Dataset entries

##############################

$ cat config.mk
export PLATFORM = sky130hd
export DESIGN_NAME = keypad_entry_display
export DESIGN_NICKNAME = d
export VERILOG_FILES = /design/src/rtl/keypad_pkg.sv /design/src/rtl/keypad_entry_display_font.sv /design/src/rtl/keypad_entry_display.sv
export SDC_FILE = /design/constraint.sdc
export NUM_CORES = 1
export LEC_CHECK = 0
export CAP_MARGIN = 20
export CORE_MARGIN = 3
export CORE_UTILIZATION = 50
export DETAILED_ROUTE_END_ITERATION = 16
export GPL_TIMING_DRIVEN = 0
export PLACE_DENSITY = 0.7
export SYNTH_ARGS = -nofsm -noshare
export SYNTH_HDL_FRONTEND = slang
export SYNTH_SLANG_ARGS = --single-unit
export TNS_END_PERCENT = 30
$ cat constraint.sdc
create_clock -name clk -period 4.4 [get_ports clk]
set_input_delay 0.88 -clock clk [delete_from_list [all_inputs] [get_ports clk]]
set_output_delay 0.88 -clock clk [all_outputs]
set_load 0.005 [all_outputs]
$ cat src/rtl/keypad_pkg.sv
// Shared definitions for the keypad entry and display block.
// Key codes, key FSM states, keypad and 7-segment decoders.
package keypad_pkg;

  localparam logic [3:0] KEY_BKSP = 4'hA;
  localparam logic [3:0] KEY_CLR  = 4'hB;
  localparam logic [3:0] KEY_NONE = 4'hF;

  typedef enum logic [1:0] {
    ST_IDLE = 2'd0,
    ST_CAND = 2'd1,
    ST_HELD = 2'd2
  } key_st_e;

  function automatic logic [3:0] key_decode(
    input logic [2:0] s,
    input logic [2:0] col
  );
    logic [1:0] k;
    logic       hit;
    hit = 1'b1;
    k   = 2'd0;
    unique case (1'b1)
      (col == 3'b011): k = 2'd0;
      (col == 3'b101): k = 2'd1;
      (col == 3'b110): k = 2'd2;
      default:         hit = 1'b0;
    endcase
    key_decode = KEY_NONE;
    if (hit) begin
      unique case (s)
        3'd0: key_decode = 4'd1 + {2'b00, k};
        3'd1: key_decode = 4'd4 + {2'b00, k};
        3'd2: key_decode = 4'd7 + {2'b00, k};
        3'd3: begin
          unique case (k)
            2'd0:    key_decode = KEY_BKSP;
            2'd1:    key_decode = 4'd0;
            default: key_decode = KEY_CLR;
          endcase
        end
        default: key_decode = KEY_NONE;
      endcase
    end
  endfunction

  function automatic logic [6:0] seg7_decode(
    input logic [3:0] d
  );
    case (d)
      4'd0:    seg7_decode = 7'b1111110;
      4'd1:    seg7_decode = 7'b0110000;
      4'd2:    seg7_decode = 7'b1101101;
      4'd3:    seg7_decode = 7'b1111001;
      4'd4:    seg7_decode = 7'b0110011;
      4'd5:    seg7_decode = 7'b1011011;
      4'd6:    seg7_decode = 7'b1011111;
      4'd7:    seg7_decode = 7'b1110000;
      4'd8:    seg7_decode = 7'b1111111;
      4'd9:    seg7_decode = 7'b1111011;
      default: seg7_decode = 7'b0000000;
    endcase
  endfunction

endpackage

$ cat src/rtl/keypad_entry_display_font.sv
// 8x8 glyphs for digits 0-9; anything else is blank.
// Row index 0 is the top row of the matrix.
module digit_font_rom
  import keypad_pkg::*;
(
  input  logic [3:0] digit,
  input  logic [2:0] row_idx,
  output logic [7:0] pattern
);

  logic [63:0] glyph;
  logic [5:0]  base;

  // Glyph lookup, top row held in the most significant byte
  always_comb begin
    case (digit)
      4'd0:    glyph = 64'h3C666E7666663C00;
      4'd1:    glyph = 64'h0818080808081C00;
      4'd2:    glyph = 64'h3C66060C30607E00;
      4'd3:    glyph = 64'h3C66061C06663C00;
      4'd4:    glyph = 64'h0C1C2C4C7E0C0C00;
      4'd5:    glyph = 64'h7E607C0606663C00;
      4'd6:    glyph = 64'h1C30607C66663C00;
      4'd7:    glyph = 64'h7E060C1830303000;
      4'd8:    glyph = 64'h3C66663C66663C00;
      4'd9:    glyph = 64'h3C66663E060C3800;
      default: glyph = 64'h0;
    endcase
    base    = {3'd7 - row_idx, 3'b000};
    pattern = glyph[base +: 8];
  end

endmodule

$ cat src/rtl/keypad_entry_display.sv
// Keypad scan, per-frame debounce, digit buffer and display mux.
// Drives the shared 7-seg/keypad select and the 8x8 red matrix.
module keypad_entry_display
  import keypad_pkg::*;
#(
  parameter int NUM_DIGITS = 6,
  parameter int DIV_EXP    = 13,
  parameter int DEB_FRAMES = 3
) (
  input  logic       clk,
  input  logic       reset,
  input  logic [2:0] column,
  output logic [2:0] sel,
  output logic [6:0] seg7,
  output logic [7:0] row,
  output logic [7:0] column_red,
  output logic       key_valid,
  output logic [3:0] key_code,
  output logic [3:0] digit_count
);

  localparam logic [2:0] SEL_LAST = 3'(NUM_DIGITS - 1);
  localparam logic [3:0] DEB_N    = 4'(DEB_FRAMES);
  localparam logic [3:0] DIG_MAX  = 4'(NUM_DIGITS);

  logic [DIV_EXP-1:0] presc_q, presc_d;
  logic [2:0]         col_s1_q, col_s2_q;
  logic [2:0]         sel_q, sel_d;
  logic [3:0]         facc_q, facc_d;
  key_st_e            st_q, st_d;
  logic [3:0]         cand_q, cand_d;
  logic [3:0]         cnt_q, cnt_d;
  logic               kv_q, kv_d;
  logic [3:0]         kc_q, kc_d;
  logic [3:0]         dcnt_q, dcnt_d;
  logic [NUM_DIGITS-1:0][3:0] dbuf_q, dbuf_d;
  logic [7:0]         row_q, row_d;
  logic [2:0]         ridx_q, ridx_d;
  logic [7:0]         colr_q, colr_d;

  logic       tick;
  logic       frame_end;
  logic [3:0] samp;
  logic [3:0] frame_code;
  logic       acc;
  logic [3:0] acc_code;
  logic [3:0] cur_digit;
  logic [7:0] font_row;

  assign tick      = &presc_q;
  assign frame_end = tick && (sel_q == SEL_LAST);
  assign samp      = key_decode(sel_q, col_s2_q);

  // Prescaler and scan select advance
  always_comb begin
    presc_d = presc_q + 1'b1;
    sel_d   = sel_q;
    if (tick) begin
      sel_d = (sel_q == SEL_LAST) ? 3'd0 : sel_q + 3'd1;
    end
  end

  // Frame capture: the lowest select with a valid key wins
  always_comb begin
    frame_code = (facc_q != KEY_NONE) ? facc_q : samp;
    facc_d     = facc_q;
    if (tick) begin
      if (frame_end) begin
        facc_d = KEY_NONE;
      end else if (facc_q == KEY_NONE) begin
        facc_d = samp;
      end
    end
  end

  // Key FSM next state, evaluated once per frame
  always_comb begin
    st_d     = st_q;
    cand_d   = cand_q;
    cnt_d    = cnt_q;
    acc      = 1'b0;
    acc_code = cand_q;
    if (frame_end) begin
      unique case (st_q)
        ST_IDLE: begin
          if (frame_code != KEY_NONE) begin
            cand_d = frame_code;
            if (DEB_N == 4'd1) begin
              acc      = 1'b1;
              acc_code = frame_code;
              st_d     = ST_HELD;
              cnt_d    = 4'd0;
            end else begin
              st_d  = ST_CAND;
              cnt_d = 4'd1;
            end
          end
        end
        ST_CAND: begin
          if (frame_code == cand_q) begin
            if (cnt_q + 4'd1 >= DEB_N) begin
              acc   = 1'b1;
              st_d  = ST_HELD;
              cnt_d = 4'd0;
            end else begin
              cnt_d = cnt_q + 4'd1;
            end
          end else begin
            st_d  = ST_IDLE;
            cnt_d = 4'd0;
          end
        end
        ST_HELD: begin
          if (frame_code == KEY_NONE) begin
            if (cnt_q + 4'd1 >= DEB_N) begin
              st_d  = ST_IDLE;
              cnt_d = 4'd0;
            end else begin
              cnt_d = cnt_q + 4'd1;
            end
          end else begin
            cnt_d = 4'd0;
          end
        end
        default: begin
          st_d  = ST_IDLE;
          cnt_d = 4'd0;
        end
      endcase
    end
  end

  // Digit buffer edit on an accepted key
  always_comb begin
    dbuf_d = dbuf_q;
    dcnt_d = dcnt_q;
    kv_d   = acc;
    kc_d   = kc_q;
    if (acc) begin
      kc_d = acc_code;
      unique case (1'b1)
        (acc_code <= 4'd9): begin
          for (int i = 0; i < NUM_DIGITS - 1; i++) begin
            dbuf_d[i] = dbuf_q[i+1];
          end
          dbuf_d[NUM_DIGITS-1] = acc_code;
          if (dcnt_q != DIG_MAX) begin
            dcnt_d = dcnt_q + 4'd1;
          end
        end
        (acc_code == KEY_BKSP): begin
          if (dcnt_q != 4'd0) begin
            for (int i = NUM_DIGITS - 1; i > 0; i--) begin
              dbuf_d[i] = dbuf_q[i-1];
            end
            dbuf_d[0] = KEY_NONE;
            dcnt_d    = dcnt_q - 4'd1;
          end
        end
        (acc_code == KEY_CLR): begin
          dbuf_d = '1;
          dcnt_d = 4'd0;
        end
        default: ;
      endcase
    end
  end

  // Digit under the current select for the 7-seg bank
  always_comb begin
    cur_digit = KEY_NONE;
    for (int i = 0; i < NUM_DIGITS; i++) begin
      if (sel_q == 3'(i)) begin
        cur_digit = dbuf_q[i];
      end
    end
  end

  digit_font_rom u_font (
    .digit   (dbuf_q[NUM_DIGITS-1]),
    .row_idx (ridx_q + 3'd1),
    .pattern (font_row)
  );

  // Matrix row rotation with column data kept aligned
  always_comb begin
    row_d  = row_q;
    ridx_d = ridx_q;
    colr_d = colr_q;
    if (tick) begin
      row_d  = {row_q[0], row_q[7:1]};
      ridx_d = ridx_q + 3'd1;
      colr_d = font_row;
    end
  end

  // State registers
  always_ff @(posedge clk or negedge reset) begin
    if (!reset) begin
      presc_q  <= '0;
      col_s1_q <= 3'b111;
      col_s2_q <= 3'b111;
      sel_q    <= 3'd0;
      facc_q   <= KEY_NONE;
      st_q     <= ST_IDLE;
      cand_q   <= KEY_NONE;
      cnt_q    <= 4'd0;
      kv_q     <= 1'b0;
      kc_q     <= KEY_NONE;
      dcnt_q   <= 4'd0;
      dbuf_q   <= '1;
      row_q    <= 8'b1000_0000;
      ridx_q   <= 3'd0;
      colr_q   <= 8'h00;
    end else begin
      presc_q  <= presc_d;
      col_s1_q <= column;
      col_s2_q <= col_s1_q;
      sel_q    <= sel_d;
      facc_q   <= facc_d;
      st_q     <= st_d;
      cand_q   <= cand_d;
      cnt_q    <= cnt_d;
      kv_q     <= kv_d;
      kc_q     <= kc_d;
      dcnt_q   <= dcnt_d;
      dbuf_q   <= dbuf_d;
      row_q    <= row_d;
      ridx_q   <= ridx_d;
      colr_q   <= colr_d;
    end
  end

  assign sel         = sel_q;
  assign seg7        = seg7_decode(cur_digit);
  assign row         = row_q;
  assign column_red  = colr_q;
  assign key_valid   = kv_q;
  assign key_code    = kc_q;
  assign digit_count = dcnt_q;

endmodule

==> results.json, run 1 <==
{
  "final_period_minus_worst_setup_slack_ps": 4190,
  "core-area_um2": 10600,
  "crit_required_ps": 3520,
  "ctsRootBufferMaster": "sky130_fd_sc_hd__clkbuf_8",
  "placedCellCount": 762,
  "drc_errors": 0,
  "final_common_cell": "sky130_fd_sc_hd__nor2_1",
  "clkLatencyLatePin_ps": 370,
  "yosys_warnings": 0,
  "drt_pass1_iterations": 5,
  "post-dp-hpwl_um": 9310,
  "detail_route.vias_per_cell": 5.80,
  "antenna_violations_before_repair": 0,
  "share_of_layout_cells_above_drive_strength_1_pct": 19.5,
  "design.die.area_um2": 12400,
  "critPathArrivalTime_ps": 3310,
  "worst_case_setup_slack_after_placement_ps": -335,
  "grt_pass1_wl_um": 21900,
  "place_congestion": 0.940,
  "crit_path_end_kind": "primary output",
  "p_total_mw": 1.45,
  "irDropWorstVdd_mv": 0.213,
  "register_area_share_after_synthesis_pct": 39.8,
  "dr_total_vias": 4514,
  "intPower_mw": 1.14,
  "layout_worst_path_cycle_share_pct": 95.1,
  "cap_viol_max_count": 0,
  "placementRows": 37,
  "place_area_um2": 6110,
  "unrepaired_setup_endpoints_after_global_routing": "false",
  "power_density_nw_per_um2": 227,
  "skew_ps": 5.17,
  "fillers": 917,
  "power.sequential.fraction_pct": 55.1,
  "htreeDepth": 3,
  "worst_r2r_startpoint": "col_s2_q[2]",
  "area_growth_syn_to_layout_pct": 15.2,
  "grt_start_max_net_pins": 52,
  "worst_path_fanout_max": 19,
  "leakage_nw": 2.68,
  "cts.reportedPaths.clkPinSlew_ps": 80,
  "post-route-worst-setup-slack_ps": 215,
  "max_slew.worst_pin.slew_ps": 669,
  "hold_buffers": 0,
  "final_hold_violation_count": 0,
  "detail_route.iter0.violations": 364,
  "place.port_buffers": 37,
  "share_of_power_burned_in_the_clock_network_pct": 42.4,
  "timing.setup.critical_path_class": "reg2out",
  "number_of_cts_inserted_buffers": 9,
  "netlist_area_um2": 5550,
  "ios": 40,
  "clock-sinks": 86,
  "max_freq_ghz": 0.239,
  "worst_setup_path_start_kind": "register",
  "cts_tree": "yes",
  "fin_area_um2": 6390,
  "postSynth.topFlopCell": "sky130_fd_sc_hd__dfstp_2",
  "count_of_flip_flops_with_a_built_in_enable_after_synthesis": 0,
  "run_status": "finished, final reports clean",
  "die_x_um": 111,
  "layout.nets": 664,
  "share_of_flip_flops_with_an_asynchronous_set_or_reset_pct": 100,
  "final-setup-viol-count": 0,
  "die_y_um": 111,
  "grt_pass1_vias": 4488,
  "final-instance-count-excl-fill": 778,
  "initial_core_util_pct": 52.5,
  "hold_path.class": "reg2reg",
  "hold-worst-slack_ps": 359,
  "timing_max_transition_violations_final": 0,
  "antenna_cells": 0,
  "route.final.wire_length_um": 12800,
  "post_synth.cell_area_avg_um2": 9.45,
  "clk_path_buf_depth": 2,
  "yosysUniqueCellTypes": 68,
  "hold_path_start": "col_s1_q[2]",
  "postSynthCellCount": 587,
  "globalRoute.totalOverflow": 0,
  "drt.antenna.violating_nets": 0,
  "power_switching_mw": 0.309,
  "final_cell_mix": "sky130_fd_sc_hd__nor2_1 (70), sky130_fd_sc_hd__nand2_1 (45), sky130_fd_sc_hd__dfstp_2 (43), sky130_fd_sc_hd__dfrtp_1 (43), sky130_fd_sc_hd__a21oi_1 (41)",
  "relSlewSlack_pct": 55.1,
  "switching_fraction_pct": 21.3,
  "grt_util_all_layers_pct": 21.4,
  "post_drt_wl_per_cell_um": 16.4,
  "power_frac_comb_pct": 2.5,
  "yosys_register_bits": 86,
  "critPathLaunch": "sel[0]"
}
path summary, 6_finish.rpt:
check                                 end  slack (ps)  cells past startpoint
setup reg to reg           digit_count[2]         850                     10
setup / recovery                  seg7[3]         210                     12
min in group asynchronous  digit_count[2]         470                      1
hold / removal                col_s2_q[2]         360                      0
max in group asynchronous       facc_q[2]        3260                      2
hold reg to reg               col_s2_q[2]         360                      0
flip-flops by register name, indices dropped and copies added, names as in the netlist:
signal and flops:
presc_q 13, cnt_q 4, column_red 6, acc_code 4
key_code 4, st_q 2, digit_count 4, col_s2_q 3
ridx_q 3, key_valid 1, col_s1_q 3, row 8
facc_q 4, dbuf_q 24, sel 3
power by group through the flow:
stage | logic (mW) | registers [mW] | clock network [mW]
final | 0.0368 | 0.799 | 0.614
after CTS | 0.0379 | 0.799 | 0.631
after floorplan | 0.0130 | 0.812 | 0
after detailed placement | 0.0378 | 0.813 | 0
after global placement | 0.0340 | 0.812 | 0
after global routing | 0.0416 | 0.799 | 0.663
final cells by class:
class	instances	area, µm²	area share [%]
plain buffers	34	164	2.57
clock buffers	11	141	2.21
clock inverters	5	72.6	1.14
inverters	37	139	2.17
multi-input cells	430	3090	48.4
flip-flops and latches	86	2210	34.5
well taps	136	170	2.66
repair buffers	39	403	6.31
cell usage after synthesis (all sizes together), types with 5 or more instances:
cell type	number	area, µm²
nor2	70	263
nand2	45	169
dfrtp	43	1080
dfstp	43	1130
a21oi	42	214
mux2	36	454
inv	35	131
o21ai	29	145
mux2i	26	260
clkbuf	21	78.8
ha	21	263
nor3	18	90.1
buf	14	82.6
a31oi	12	75.1
xnor2	11	96.3
nand2b	9	63.8
nand3	9	45.0
o211ai	8	60.1
xor2	8	70.1
a211oi	7	52.6
nor2b	6	37.5
and3	5	31.3
o221ai	5	43.8
per-stage QoR:
stage                     setup TNS (ps)  util (%)
after global placement            -25840      57.7
after detailed placement           -1260      57.9
after floorplan                        0         -
final                                  0      60.5
after global routing                   0      60.5
after CTS                              0      60.3
logic make-up (layout without fill, tap and decap cells):
family	count (synthesis)	in the layout	share of synthesized area, %
adder cells (fa/ha/maj)	23	23	5.30
flip-flops	86	86	39.8
XOR/XNOR	19	19	3.00
AO/OA/AOI/OAI	136	136	16.3
multiplexers	63	63	13.3
buffers and inverters	72	126	5.42
other	1	2	0.0676
AND/OR/NAND/NOR	187	187	16.9
repair_timing:
| item | 4_1_cts | 5_1_grt |
|---|---|---|
| pin swaps | 2 | 0 |
| resized for setup | 6 | 4 |
| setup buffers | 1 | 0 |
| setup endpoints to repair | 7 | 4 |
critical path, cell delays in order (launching register included):
cell	delay, ps
sky130_fd_sc_hd__dfrtp_1	420
sky130_fd_sc_hd__buf_6	190
sky130_fd_sc_hd__and2_1	180
sky130_fd_sc_hd__ha_1	280
sky130_fd_sc_hd__or2_4	340
sky130_fd_sc_hd__o221ai_4	250
sky130_fd_sc_hd__inv_1	110
sky130_fd_sc_hd__ha_1	290
sky130_fd_sc_hd__inv_1	40
sky130_fd_sc_hd__nor2_1	130
sky130_fd_sc_hd__o21ai_0	110
sky130_fd_sc_hd__nand2_1	110
sky130_fd_sc_hd__clkdlybuf4s50_1	500
per-layer routing:
metal	up-vias	share of wire, %	track usage (%)
met1	2170	45	29.3
met2	151	47	33.3
li1	2168	-	-
met4	0	2.3	9.73
met3	25	5.7	3.49
met5	-	0	0
No activity file was read; power rests on OpenSTA's default activity.
==> run 2, diff against run 1 <==
--- a/config.mk
+++ b/config.mk
@@ -6,11 +6,12 @@
 export NUM_CORES = 1
 export LEC_CHECK = 0
 export CAP_MARGIN = 20
-export CORE_MARGIN = 3
+export CORE_MARGIN = 2
 export CORE_UTILIZATION = 50
 export DETAILED_ROUTE_END_ITERATION = 16
 export GPL_TIMING_DRIVEN = 0
 export PLACE_DENSITY = 0.7
+export SLEW_MARGIN = 10
 export SYNTH_ARGS = -nofsm -noshare
 export SYNTH_HDL_FRONTEND = slang
 export SYNTH_SLANG_ARGS = --single-unit
==> run 2 against run 1 <==
  * Combinational power about the same
  * Hold slack is essentially flat
  * Sequential power about the same
  * Core utilization is 1.5 points lower
  * Sequential share of layout area barely moved
  * Power shrank 3.0%
  * Die area shrank 3.6%
  * Worst setup slack worse by 16 ps
  * Clock skew is essentially flat
  * Critical path type unchanged
==> results.json, run 2 (synthesis gave the netlist of run 1 again) <==
{
  "die_x_um": 109,
  "run_status": "finished, final reports clean",
  "registers.top_by_ff_count": "dbuf_q",
  "cts_tree": "yes",
  "power_frac_comb_pct": 2.6,
  "clk_path_buf_depth": 2,
  "initial_core_util_pct": 51.2,
  "switching_fraction_pct": 23.4,
  "htreeDepth": 3,
  "post_drt_wl_per_cell_um": 16.3,
  "worst_setup_path_start_kind": "register",
  "detail_route.iter0.violations": 306,
  "area_growth_syn_to_layout_pct": 15.3,
  "layout.nets": 667,
  "place_congestion": 0.880,
  "grt_util_all_layers_pct": 23.0,
  "max_stage_delay_ps": 500,
  "cts.reportedPaths.clkPinSlew_ps": 90,
  "power_density_nw_per_um2": 220,
  "grt_pass1_wl_um": 21700,
  "detail_route.vias_per_cell": 5.78,
  "final_common_cell": "sky130_fd_sc_hd__nor2_1",
  "antenna_cells": 0,
  "hold_buffers": 0,
  "power.sequential.fraction_pct": 56.8,
  "share_of_power_burned_in_the_clock_network_pct": 40.6,
  "final-setup-viol-count": 0,
  "final_period_minus_worst_setup_slack_ps": 4200,
  "timing_max_transition_violations_final": 0,
  "share_of_layout_cells_above_drive_strength_1_pct": 20.2,
  "worst_path_dominant_cell_family": "buffers and inverters",
  "critical_path.cell_chain": "buf_4 -> and2_1 -> ha_1 -> or2_4 -> o221ai_4 -> inv_1 -> ha_1 -> inv_1 -> nor2_1 -> o21ai_0 -> nand2_1 -> clkdlybuf4s50_1",
  "intPower_mw": 1.08,
  "hold_path.class": "reg2reg",
  "worst_path_fanout_max": 19,
  "placedCellCount": 766,
  "number_of_cts_inserted_buffers": 9,
  "fillers": 943,
  "layout.core_utilization_pct": 59.0,
  "drc_errors": 0,
  "design.die.area_um2": 11900,
  "irDropWorstVdd_mv": 0.205,
  "ctsRootBufferMaster": "sky130_fd_sc_hd__clkbuf_8",
  "clock-sinks": 86,
  "max_freq_ghz": 0.238,
  "max_slew.worst_pin.slew_ps": 624,
  "final_hold_violation_count": 0,
  "place.port_buffers": 37,
  "grt_pass1_vias": 4547,
  "timing.reg2reg.setup_slack_ps": 900,
  "ios": 40,
  "drt_pass1_iterations": 5,
  "crit_buf_inv": 4,
  "relSlewSlack_pct": 58.4,
  "skew_ps": 5.50,
  "place_area_um2": 6120,
  "crit_path_end_kind": "primary output",
  "antenna_violations_before_repair": 0,
  "post-dp-hpwl_um": 9200,
  "cap_viol_max_count": 0,
  "globalRoute.totalOverflow": 0,
  "drt.antenna.violating_nets": 0,
  "fin_area_um2": 6390,
  "placementRows": 38,
  "critical_path.slowest_cell": "sky130_fd_sc_hd__clkdlybuf4s50_1",
  "die_y_um": 109,
  "layout_worst_path_cycle_share_pct": 95.5,
  "timing.setup.critical_path_class": "reg2out",
  "core-area_um2": 10800,
  "grt_start_max_net_pins": 57,
  "crit_required_ps": 3520,
  "route.final.wire_length_um": 12800,
  "dr_total_vias": 4536,
  "leakage_nw": 2.68,
  "clkLatencyLatePin_ps": 360,
  "final_cell_mix": "sky130_fd_sc_hd__nor2_1 (70), sky130_fd_sc_hd__nand2_1 (45), sky130_fd_sc_hd__dfstp_2 (43), sky130_fd_sc_hd__dfrtp_1 (43), sky130_fd_sc_hd__a21oi_1 (41)",
  "final-instance-count-excl-fill": 785,
  "critPathArrivalTime_ps": 3320,
  "largest_register_ff_count": 24,
  "power_switching_mw": 0.330
}
==> run 2: layout make-up <==
type | instances | area (µm²) | area share [%]
buffer | 34 | 160 | 2.50
clock buffer | 10 | 128 | 2.00
clock inverter | 6 | 71.3 | 1.12
inverter | 37 | 139 | 2.17
multi-input combinational | 430 | 3090 | 48.3
sequential | 86 | 2210 | 34.5
tap | 140 | 175 | 2.74
timing repair buffer | 42 | 425 | 6.65
==> run 2: path summary, 6_finish.rpt <==
| path | from | endpoint | depth (start not counted) |
|---|---|---|---|
| setup / recovery | sel[0] | seg7[3] | 12 |
| hold / removal | col_s1_q[0] | col_s2_q[0] | 0 |
| setup reg to reg | col_s2_q[1] | digit_count[2] | 10 |
| hold reg to reg | col_s1_q[0] | col_s2_q[0] | 0 |
| max in group asynchronous | reset | dbuf_q[12] | 2 |
| min in group asynchronous | reset | presc_q[5] | 1 |
==> run 2: power groups by stage <==
stage,logic [mW],registers [mW],clock network [mW]
2_1_floorplan,0.0130,0.812,0
3_3_place_gp,0.0340,0.813,0
3_5_place_dp,0.0379,0.813,0
4_1_cts,0.0382,0.799,0.585
5_1_grt,0.0427,0.800,0.619
6_report,0.0370,0.799,0.570
==> run 2: metal layers <==
metal | global-route usage (%) | up-vias | wire, µm
li1 | - | 2172 | -
met1 | 30.5 | 2210 | 5920
met2 | 38.1 | 131 | 5990
met3 | 4.27 | 23 | 620
met4 | 7.59 | 0 | 267
met5 | 0 | - | 0
==> run 2: what timing repair did <==
action                     4_1_cts  5_1_grt
pin swaps                        1        1
setup buffers                    1        3
gates resized for setup          3        6
gates cloned                     0        0
setup endpoints to repair        7        7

##############################

## WHAT TO DO
Your reply must consist solely of the number of lines in the data that contain the word "make".

## WRITTEN SOLUTION
2